Tax audits are something that every taxpayer dreads and hopes doesn’t come knocking on their door. But while terrifying, tax audits serve an important purpose. Knowing how they work and how to deal with them can make this otherwise scary endeavor less daunting.

From different types of taxpayers to how expats can avoid being audited, this will serve as your ultimate guide on how IRS tax audits are conducted and how to prepare for them.

What are the Different Types of Taxpayers?

Knowing which type of taxpayer you are can help you determine your options when dealing with tax audits. According to the Internal Revenue Service (IRS), international taxpayers can be classified as either of these three types:

  1. U.S. citizens and resident aliens abroad

    You are categorized as a resident alien of the United States by the IRS if you meet one or both requirements for the calendar year: a substantial presence test or a green card test.
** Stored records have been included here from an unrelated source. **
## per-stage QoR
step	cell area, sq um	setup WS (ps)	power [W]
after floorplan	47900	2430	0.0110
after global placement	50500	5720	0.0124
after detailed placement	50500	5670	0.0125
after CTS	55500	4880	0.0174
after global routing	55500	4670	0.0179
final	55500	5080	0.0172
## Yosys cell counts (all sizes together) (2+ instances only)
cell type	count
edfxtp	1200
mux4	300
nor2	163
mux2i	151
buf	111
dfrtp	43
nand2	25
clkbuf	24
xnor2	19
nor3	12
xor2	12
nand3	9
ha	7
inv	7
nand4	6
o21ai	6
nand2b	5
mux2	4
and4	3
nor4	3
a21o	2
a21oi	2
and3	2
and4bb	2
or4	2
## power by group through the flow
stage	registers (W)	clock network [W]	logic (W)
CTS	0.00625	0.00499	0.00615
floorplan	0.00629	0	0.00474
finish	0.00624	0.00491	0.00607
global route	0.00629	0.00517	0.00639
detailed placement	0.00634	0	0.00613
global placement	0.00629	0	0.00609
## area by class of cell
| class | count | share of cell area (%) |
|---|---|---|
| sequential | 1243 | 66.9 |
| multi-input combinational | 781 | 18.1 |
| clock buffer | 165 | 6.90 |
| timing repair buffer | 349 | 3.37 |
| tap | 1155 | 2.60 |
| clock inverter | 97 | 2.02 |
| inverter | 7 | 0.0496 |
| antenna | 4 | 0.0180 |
--- src/rtl/irq_pkg.sv ---
// Shared definitions for the interrupt controller: FSM states, register map
// and the vector arithmetic used by the top level.
package irq_pkg;

    typedef enum logic [1:0] {
        IDLE    = 2'd0,
        REQ     = 2'd1,
        SERVICE = 2'd2
    } irq_state_t;

    localparam logic [7:0] ADDR_IER  = 8'h5D;
    localparam logic [7:0] ADDR_IPR  = 8'h5E;
    localparam logic [7:0] ADDR_CTRL = 8'h5F;

    localparam int GIE_BIT = 7;

    // Vectors are spaced two apart and wrap modulo 256.
    function automatic logic [7:0] src_vector(input logic [7:0] base, input logic [2:0] idx);
        return base + {4'b0000, idx, 1'b0};
    endfunction

endpackage

--- src/rtl/irq_prio_enc.sv ---
// Combinational lowest-index-wins priority encoder over NUM_SRC request bits.
module irq_prio_enc #(
    parameter int NUM_SRC = 4
) (
    input  logic [NUM_SRC-1:0] req,
    output logic               valid,
    output logic [2:0]         idx
);

    always_comb begin
        valid = |req;
        idx   = 3'd0;
        // Walk downwards so the lowest set index is the last one to assign.
        for (int i = NUM_SRC - 1; i >= 0; i--) begin
            if (req[i]) begin
                idx = 3'(i);
            end
        end
    end

endmodule

--- src/rtl/irq_ctrl.sv ---
// Vectored interrupt controller: edge-detected pending flags, per-source and
// global enables, and a one-at-a-time IDLE/REQ/SERVICE handshake with the CPU.
module irq_ctrl
    import irq_pkg::*;
#(
    parameter int         NUM_SRC  = 4,
    parameter logic [7:0] VEC_BASE = 8'h02
) (
    input  logic               clk,
    input  logic               rst,
    input  logic [7:0]         addr,
    input  logic               write,
    input  logic               read,
    input  logic [7:0]         wdata,
    output logic [7:0]         rdata,
    input  logic [NUM_SRC-1:0] src_req,
    output logic [NUM_SRC-1:0] src_exec,
    output logic               cpu_irq,
    output logic [7:0]         cpu_vector,
    input  logic               cpu_ack,
    input  logic               cpu_reti
);

    logic [NUM_SRC-1:0] req_prev_reg;
    logic [NUM_SRC-1:0] ier_reg;
    logic [NUM_SRC-1:0] ipr_reg;
    logic [NUM_SRC-1:0] ipr_next;
    logic [NUM_SRC-1:0] req_rise;
    logic [NUM_SRC-1:0] ipr_clr;
    logic [NUM_SRC-1:0] win_mask;
    logic               gie_reg;
    logic [2:0]         last_reg;
    logic [2:0]         win_reg;
    irq_state_t         state_reg;

    logic               pend_valid;
    logic [2:0]         pend_idx;
    logic [7:0]         rd_value;

    logic wr_ier;
    logic wr_ipr;
    logic wr_ctrl;
    logic ack_fire;

    assign wr_ier   = write && (addr == ADDR_IER);
    assign wr_ipr   = write && (addr == ADDR_IPR);
    assign wr_ctrl  = write && (addr == ADDR_CTRL);
    assign ack_fire = (state_reg == REQ) && cpu_ack;
    assign req_rise = src_req & ~req_prev_reg;

    // Per-bit pending update: a fresh rising edge beats any clear in the same cycle.
    generate
        for (genvar gi = 0; gi < NUM_SRC; gi++) begin : g_pend
            assign win_mask[gi] = (win_reg == 3'(gi));
            assign ipr_clr[gi]  = (wr_ipr && wdata[gi]) || (ack_fire && win_mask[gi]);
            assign ipr_next[gi] = req_rise[gi] | (ipr_reg[gi] & ~ipr_clr[gi]);
        end
    endgenerate

    irq_prio_enc #(
        .NUM_SRC (NUM_SRC)
    ) u_prio_enc (
        .req   (ipr_reg & ier_reg),
        .valid (pend_valid),
        .idx   (pend_idx)
    );

    always_comb begin
        rd_value = 8'h00;
        case (addr)
            ADDR_IER:  rd_value = 8'(ier_reg);
            ADDR_IPR:  rd_value = 8'(ipr_reg);
            ADDR_CTRL: rd_value = {gie_reg, 4'b0000, last_reg};
            default:   rd_value = 8'h00;
        endcase
    end

    always_ff @(posedge clk or negedge rst) begin
        if (!rst) begin
            req_prev_reg <= '0;
            ipr_reg      <= '0;
            ier_reg      <= '0;
            rdata        <= 8'h00;
        end else begin
            req_prev_reg <= src_req;
            ipr_reg      <= ipr_next;
            if (wr_ier) begin
                ier_reg <= wdata[NUM_SRC-1:0];
            end
            if (read && !write) begin
                rdata <= rd_value;
            end
        end
    end

    // Handshake FSM; the FSM's own GIE updates override a same-cycle software write.
    always_ff @(posedge clk or negedge rst) begin
        if (!rst) begin
            state_reg  <= IDLE;
            gie_reg    <= 1'b0;
            last_reg   <= 3'd0;
            win_reg    <= 3'd0;
            cpu_irq    <= 1'b0;
            cpu_vector <= 8'h00;
            src_exec   <= '0;
        end else begin
            src_exec <= '0;
            if (wr_ctrl) begin
                gie_reg <= wdata[GIE_BIT];
            end
            case (state_reg)
                IDLE: begin
                    if (gie_reg && pend_valid) begin
                        win_reg    <= pend_idx;
                        cpu_irq    <= 1'b1;
                        cpu_vector <= src_vector(VEC_BASE, pend_idx);
                        state_reg  <= REQ;
                    end
                end
                REQ: begin
                    if (cpu_ack) begin
                        cpu_irq   <= 1'b0;
                        gie_reg   <= 1'b0;
                        last_reg  <= win_reg;
                        src_exec  <= win_mask;
                        state_reg <= SERVICE;
                    end
                end
                SERVICE: begin
                    if (cpu_reti) begin
                        gie_reg   <= 1'b1;
                        state_reg <= IDLE;
                    end
                end
                default: begin
                    state_reg <= IDLE;
                end
            endcase
        end
    end

endmodule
    If you’re a resident alien, the rules for filing estate, income, gift tax returns, and paying estimated tax typically correspond with U.S. tax standards. Whether you’re abroad or in the United States, your worldwide income tax is subject to U.S. tax income, much like a U.S. citizen.

  2. Foreign persons

    The IRS classifies the tax information for foreign persons as the following: resident aliens who passed the green card test or substantial presence test in the current calendar year and nonresident aliens who did not meet the green card or substantial presence test.

    Aside from resident and nonresident aliens, dual-status aliens, individuals who changed residency status in the same calendar year, and international students who temporarily live in the United States to study are classified as foreign persons.
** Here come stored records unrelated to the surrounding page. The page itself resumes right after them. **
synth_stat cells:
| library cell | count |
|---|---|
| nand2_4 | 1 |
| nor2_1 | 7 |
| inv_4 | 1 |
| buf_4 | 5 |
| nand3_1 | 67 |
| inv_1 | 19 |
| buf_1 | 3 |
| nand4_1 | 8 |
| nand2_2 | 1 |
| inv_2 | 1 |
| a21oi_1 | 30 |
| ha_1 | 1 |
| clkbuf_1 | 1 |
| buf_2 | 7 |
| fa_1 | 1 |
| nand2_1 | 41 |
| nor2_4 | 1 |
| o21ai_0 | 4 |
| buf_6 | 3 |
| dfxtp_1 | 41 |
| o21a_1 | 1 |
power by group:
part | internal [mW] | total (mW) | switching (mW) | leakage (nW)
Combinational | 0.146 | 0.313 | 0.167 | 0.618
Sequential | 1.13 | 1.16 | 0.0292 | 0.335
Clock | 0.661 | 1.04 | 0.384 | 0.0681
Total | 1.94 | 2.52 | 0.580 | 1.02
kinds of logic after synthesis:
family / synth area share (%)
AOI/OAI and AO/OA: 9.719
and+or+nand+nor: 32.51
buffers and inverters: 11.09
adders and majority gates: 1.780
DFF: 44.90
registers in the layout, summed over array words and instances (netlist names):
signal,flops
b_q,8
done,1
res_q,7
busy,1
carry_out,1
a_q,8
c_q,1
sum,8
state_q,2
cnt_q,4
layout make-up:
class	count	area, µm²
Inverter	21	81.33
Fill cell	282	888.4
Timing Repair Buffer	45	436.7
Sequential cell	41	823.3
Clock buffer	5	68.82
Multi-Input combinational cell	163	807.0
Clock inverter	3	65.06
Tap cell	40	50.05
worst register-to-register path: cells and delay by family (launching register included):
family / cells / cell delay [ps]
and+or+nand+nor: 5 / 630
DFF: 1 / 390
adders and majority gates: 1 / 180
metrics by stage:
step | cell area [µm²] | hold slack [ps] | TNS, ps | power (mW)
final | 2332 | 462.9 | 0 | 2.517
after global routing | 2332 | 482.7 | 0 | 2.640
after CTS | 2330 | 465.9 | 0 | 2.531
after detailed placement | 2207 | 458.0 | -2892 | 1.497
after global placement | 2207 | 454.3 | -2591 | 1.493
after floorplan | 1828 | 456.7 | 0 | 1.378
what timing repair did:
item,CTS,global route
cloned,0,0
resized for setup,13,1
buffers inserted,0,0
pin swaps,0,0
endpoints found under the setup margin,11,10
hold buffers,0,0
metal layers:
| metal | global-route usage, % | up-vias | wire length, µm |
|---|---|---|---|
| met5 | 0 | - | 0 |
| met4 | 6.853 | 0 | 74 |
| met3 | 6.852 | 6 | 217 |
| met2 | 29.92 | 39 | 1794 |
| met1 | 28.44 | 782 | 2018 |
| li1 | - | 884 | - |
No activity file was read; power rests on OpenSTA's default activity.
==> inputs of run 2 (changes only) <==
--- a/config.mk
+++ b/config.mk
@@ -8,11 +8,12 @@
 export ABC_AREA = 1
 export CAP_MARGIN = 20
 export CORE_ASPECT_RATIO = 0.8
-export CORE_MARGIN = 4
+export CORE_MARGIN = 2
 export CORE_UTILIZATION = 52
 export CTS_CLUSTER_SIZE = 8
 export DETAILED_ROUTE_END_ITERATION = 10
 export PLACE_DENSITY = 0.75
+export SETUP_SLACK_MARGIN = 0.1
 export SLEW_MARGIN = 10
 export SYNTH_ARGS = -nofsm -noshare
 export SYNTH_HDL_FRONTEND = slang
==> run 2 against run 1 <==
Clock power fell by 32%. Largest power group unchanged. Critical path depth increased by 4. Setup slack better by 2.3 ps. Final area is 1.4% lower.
File: config.mk
export PLATFORM = sky130hd
export DESIGN_NAME = branch_target_predictor
export DESIGN_NICKNAME = d
export VERILOG_FILES = /design/src/rtl/bp_pkg.sv /design/src/rtl/bp_perf_counter.sv /design/src/rtl/branch_target_predictor.sv
export SDC_FILE = /design/constraint.sdc
export NUM_CORES = 1
export LEC_CHECK = 0
export ABC_CLOCK_PERIOD_IN_PS = 8310
export CORE_MARGIN = 10
export CORE_UTILIZATION = 65
export CTS_BUF_LIST = sky130_fd_sc_hd__clkbuf_16
export CTS_CLUSTER_SIZE = 30
export DETAILED_ROUTE_END_ITERATION = 10
export PLACE_DENSITY = 0.87
export SYNTH_ARGS = -nofsm -noshare
export SYNTH_HDL_FRONTEND = slang
export SYNTH_SLANG_ARGS = --single-unit
File: constraint.sdc
create_clock -name clk -period 8.31 [get_ports clk]
set_input_delay 1.662 -clock clk [delete_from_list [all_inputs] [get_ports clk]]
set_output_delay 1.662 -clock clk [all_outputs]
set_load 0.02 [all_outputs]
File: src/rtl/bp_pkg.sv
// Shared helpers for the branch target predictor: width derivation and
// saturating direction-counter arithmetic (counters are at most 3 bits wide).
package bp_pkg;

    localparam int unsigned CTR_W_MAX = 3;

    function automatic int unsigned idx_width(input int unsigned entries);
        return $clog2(entries);
    endfunction

    function automatic int unsigned tag_width(input int unsigned pc_w, input int unsigned align,
                                              input int unsigned entries);
        return pc_w - align - $clog2(entries);
    endfunction

    // Weakly-not-taken: just below the taken threshold
    function automatic logic [CTR_W_MAX-1:0] ctr_weak_nt(input int unsigned ctr_w);
        return CTR_W_MAX'((1 << (ctr_w - 1)) - 1);
    endfunction

    // Weakly-taken: lowest value with the MSB set
    function automatic logic [CTR_W_MAX-1:0] ctr_weak_t(input int unsigned ctr_w);
        return CTR_W_MAX'(1 << (ctr_w - 1));
    endfunction

    function automatic logic [CTR_W_MAX-1:0] ctr_max(input int unsigned ctr_w);
        return CTR_W_MAX'((1 << ctr_w) - 1);
    endfunction

    // Saturating increment (inc=1) or decrement (inc=0) bounded by [0, max]
    function automatic logic [CTR_W_MAX-1:0] ctr_next(input logic [CTR_W_MAX-1:0] ctr,
                                                      input logic inc,
                                                      input logic [CTR_W_MAX-1:0] max);
        if (inc) begin
            return (ctr >= max) ? max : ctr + 1'b1;
        end
        return (ctr == '0) ? '0 : ctr - 1'b1;
    endfunction

endpackage

File: src/rtl/bp_perf_counter.sv
// Saturating event counter: increments on en, sticks at all-ones.
module bp_perf_counter #(
    parameter int unsigned W = 16
) (
    input  logic         clk,
    input  logic         rst,
    input  logic         en,
    output logic [W-1:0] count
);

    logic [W-1:0] r_count;

    // Count enabled cycles until the counter is full
    always_ff @(posedge clk or negedge rst) begin
        if (!rst) begin
            r_count <= '0;
        end else if (en && (r_count != {W{1'b1}})) begin
            r_count <= r_count + 1'b1;
        end
    end

    assign count = r_count;

endmodule
File: src/flat_wrapper.sv
// flat-port wrapper written by rule: the top's interface ports become plain ports
module dec_syndrome_flat import dec_syndrome_pkg::*;
  (clk, rst_n, bus_in_valid, bus_in_data, bus_syn_ready, bus_in_ready, bus_syn_valid, bus_syn_data, bus_syn_zero);
  dec_syndrome_if bus_i ();
  input logic clk;
  input logic rst_n;
  input wire logic [$bits(bus_i.in_valid)-1:0] bus_in_valid;
  input wire logic [$bits(bus_i.in_data)-1:0] bus_in_data;
  input wire logic [$bits(bus_i.syn_ready)-1:0] bus_syn_ready;
  output wire logic [$bits(bus_i.in_ready)-1:0] bus_in_ready;
  output wire logic [$bits(bus_i.syn_valid)-1:0] bus_syn_valid;
  output wire logic [$bits(bus_i.syn_data)-1:0] bus_syn_data;
  output wire logic [$bits(bus_i.syn_zero)-1:0] bus_syn_zero;
  assign bus_i.in_valid = bus_in_valid;
  assign bus_i.in_data = bus_in_data;
  assign bus_i.syn_ready = bus_syn_ready;
  assign bus_in_ready = bus_i.in_ready;
  assign bus_syn_valid = bus_i.syn_valid;
  assign bus_syn_data = bus_i.syn_data;
  assign bus_syn_zero = bus_i.syn_zero;
  dec_syndrome u_core (.clk(clk), .rst_n(rst_n), .bus(bus_i));
endmodule
### src/rtl/vga_pkg.sv
// rtl/vga_pkg.sv - 640x480@60Hz VGA timing constants shared by the raster pipeline
//
// Purpose: single home for the horizontal/vertical timing numbers so that
// vga_timing_gen and display_controller agree on H_DISPLAY/V_DISPLAY.
// Ports: none (package).
package vga_pkg;

  // Counter width for both raster axes; 799 and 524 both fit in 10 bits.
  localparam int CNT_W = 10;
  typedef logic [CNT_W-1:0] cnt_t;

  // System clocks per pixel (100 MHz -> 25 MHz).
  localparam int CLK_DIV = 4;

  localparam int H_DISPLAY = 640;
  localparam int H_FP      = 16;
  localparam int H_SYNC    = 96;
  localparam int H_BP      = 48;

  localparam int V_DISPLAY = 480;
  localparam int V_FP      = 10;
  localparam int V_SYNC    = 2;
  localparam int V_BP      = 33;

  // Active level of both sync pins (0 = active-low).
  localparam bit SYNC_POL = 1'b0;

  localparam int H_TOTAL      = H_DISPLAY + H_FP + H_SYNC + H_BP;
  localparam int V_TOTAL      = V_DISPLAY + V_FP + V_SYNC + V_BP;
  localparam int H_SYNC_START = H_DISPLAY + H_FP;
  localparam int H_SYNC_END   = H_SYNC_START + H_SYNC;
  localparam int V_SYNC_START = V_DISPLAY + V_FP;
  localparam int V_SYNC_END   = V_SYNC_START + V_SYNC;

  // Half-open window test [lo, hi) on a raster coordinate.
  function automatic logic in_window(input cnt_t x, input cnt_t lo, input cnt_t hi);
    return (x >= lo) && (x < hi);
  endfunction

endpackage
==> src/rtl/barrel_shifter_pipe.sv <==
// Pipelined barrel shifter: one register stage per mux level (shift 2**k at stage k), SHL/SHR/SRA/ROTL.
// Optional BARREL_SHIFTER_PIPE_CARRY_EN adds o_carry, the last bit shifted out, aligned with o_data.
module barrel_shifter_pipe #(
   parameter int N = 3
) (
   input logic                  i_clk,
   input logic                  i_rst_n,
   barrel_shifter_pipe_if.slave bus
);
   localparam int W = 2 ** N;

   typedef enum logic [1:0] {
      MODE_SHL  = 2'b00,
      MODE_SHR  = 2'b01,
      MODE_SRA  = 2'b10,
      MODE_ROTL = 2'b11
   } mode_e;

   // Stage registers; index k holds the beat after the 2**k level has been applied.
   logic [N-1:0] v_q;
   logic [W-1:0] d_q [N];
   mode_e        m_q [N];
   logic [N-1:0] a_q [N];
   logic         s_q [N];

   // Stage inputs (upstream view) and next payload.
   logic         in_v [N];
   logic [W-1:0] in_d [N];
   mode_e        in_m [N];
   logic [N-1:0] in_a [N];
   logic         in_s [N];
   logic [W-1:0] nxt_d [N];
   logic [N-1:0] en;

`ifdef BARREL_SHIFTER_PIPE_CARRY_EN
   logic c_q   [N];
   logic c_in  [N];
   logic c_nxt [N];
`endif

   function automatic logic [W-1:0] shift_stage(input logic [W-1:0] d, input mode_e m,
                                                 input logic sign, input int s);
      logic [W-1:0] r;
      case (m)
         MODE_SHL: r = d << s;
         MODE_SHR: r = d >> s;
         MODE_SRA: r = (d >> s) | (sign ? ~({W{1'b1}} >> s) : '0);
         default:  r = (d << s) | (d >> (W - s));
      endcase
      return r;
   endfunction

`ifdef BARREL_SHIFTER_PIPE_CARRY_EN
   function automatic logic shift_carry(input logic [W-1:0] d, input mode_e m, input int s);
      logic [W-1:0] t;
      case (m)
         MODE_SHL:          t = d >> (W - s);
         MODE_SHR, MODE_SRA: t = d >> (s - 1);
         default:           t = '0;
      endcase
      return t[0];
   endfunction
`endif

   // A stage may load when it, or any stage downstream of it, is empty, or the sink is taking a beat.
   always_comb begin
      en = '0;
      for (int k = 0; k < N; k++) begin
         en[k] = bus.i_ready;
         for (int j = k; j < N; j++)
            if (!v_q[j]) en[k] = 1'b1;
      end
   end

   always_comb begin
      in_v[0] = bus.i_valid;
      in_d[0] = bus.i_data;
      in_m[0] = mode_e'(bus.i_mode);
      in_a[0] = bus.i_amount;
      in_s[0] = bus.i_data[W-1];
      for (int k = 1; k < N; k++) begin
         in_v[k] = v_q[k-1];
         in_d[k] = d_q[k-1];
         in_m[k] = m_q[k-1];
         in_a[k] = a_q[k-1];
         in_s[k] = s_q[k-1];
      end
      for (int k = 0; k < N; k++)
         nxt_d[k] = in_a[k][k] ? shift_stage(in_d[k], in_m[k], in_s[k], 2 ** k) : in_d[k];
   end

`ifdef BARREL_SHIFTER_PIPE_CARRY_EN
   always_comb begin
      c_in[0] = 1'b0;
      for (int k = 1; k < N; k++)
         c_in[k] = c_q[k-1];
      for (int k = 0; k < N; k++)
         c_nxt[k] = in_a[k][k] ? shift_carry(in_d[k], in_m[k], 2 ** k) : c_in[k];
   end
`endif

   // NOTE: non-blocking assignments let every stage capture its neighbour's pre-edge value in one loop.
   always_ff @(posedge i_clk or negedge i_rst_n) begin
      if (!i_rst_n) begin
         v_q <= '0;
         // NOTE: payload registers are reset as well as the valid bits, so o_data reads 0 after reset.
         for (int k = 0; k < N; k++) begin
            d_q[k] <= '0;
            m_q[k] <= MODE_SHL;
            a_q[k] <= '0;
            s_q[k] <= 1'b0;
`ifdef BARREL_SHIFTER_PIPE_CARRY_EN
            c_q[k] <= 1'b0;
`endif
         end
      end else begin
         for (int k = 0; k < N; k++) begin
            if (en[k]) begin
               v_q[k] <= in_v[k];
               // Bubbles only clear the valid bit; the payload keeps its last beat.
               if (in_v[k]) begin
                  d_q[k] <= nxt_d[k];
                  m_q[k] <= in_m[k];
                  a_q[k] <= in_a[k];
                  s_q[k] <= in_s[k];
`ifdef BARREL_SHIFTER_PIPE_CARRY_EN
                  c_q[k] <= c_nxt[k];
`endif
               end
            end
         end
      end
   end

   assign bus.o_ready = en[0];
   assign bus.o_valid = v_q[N-1];
   assign bus.o_data  = d_q[N-1];
`ifdef BARREL_SHIFTER_PIPE_CARRY_EN
   assign bus.o_carry = c_q[N-1];
`endif

endmodule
    Other taxpayers who fall under the category are athletes, entertainers, au pairs, agricultural workers, and expatriates.

  3. U.S. territory taxpayers

    If you work or live in U.S. territories like American Samoa, Guam, Puerto Rico, the Commonwealth of Northern Mariana Islands (CNMI), or the U.S. Virgin Islands, you must file a tax return with the territory’s tax department.

    Certain situations may prompt you to verify whether you’re a resident or nonresident of the territory. If you receive income from one of the U.S. territories, you may need to file a U.S. tax return, a territory tax return, or in some cases, both, depending on if you’re a certified U.S. territory citizen.

Tax Audits: Why Does the IRS Conduct Them?

The primary purpose of tax audits is to determine whether reports like income or deductions filed with the proper taxing authorities are accurate. Being audited does not necessarily mean you’ve committed an offense against the IRS; the appropriate tax authority has the right to conduct a closer examination of your returns as they see fit.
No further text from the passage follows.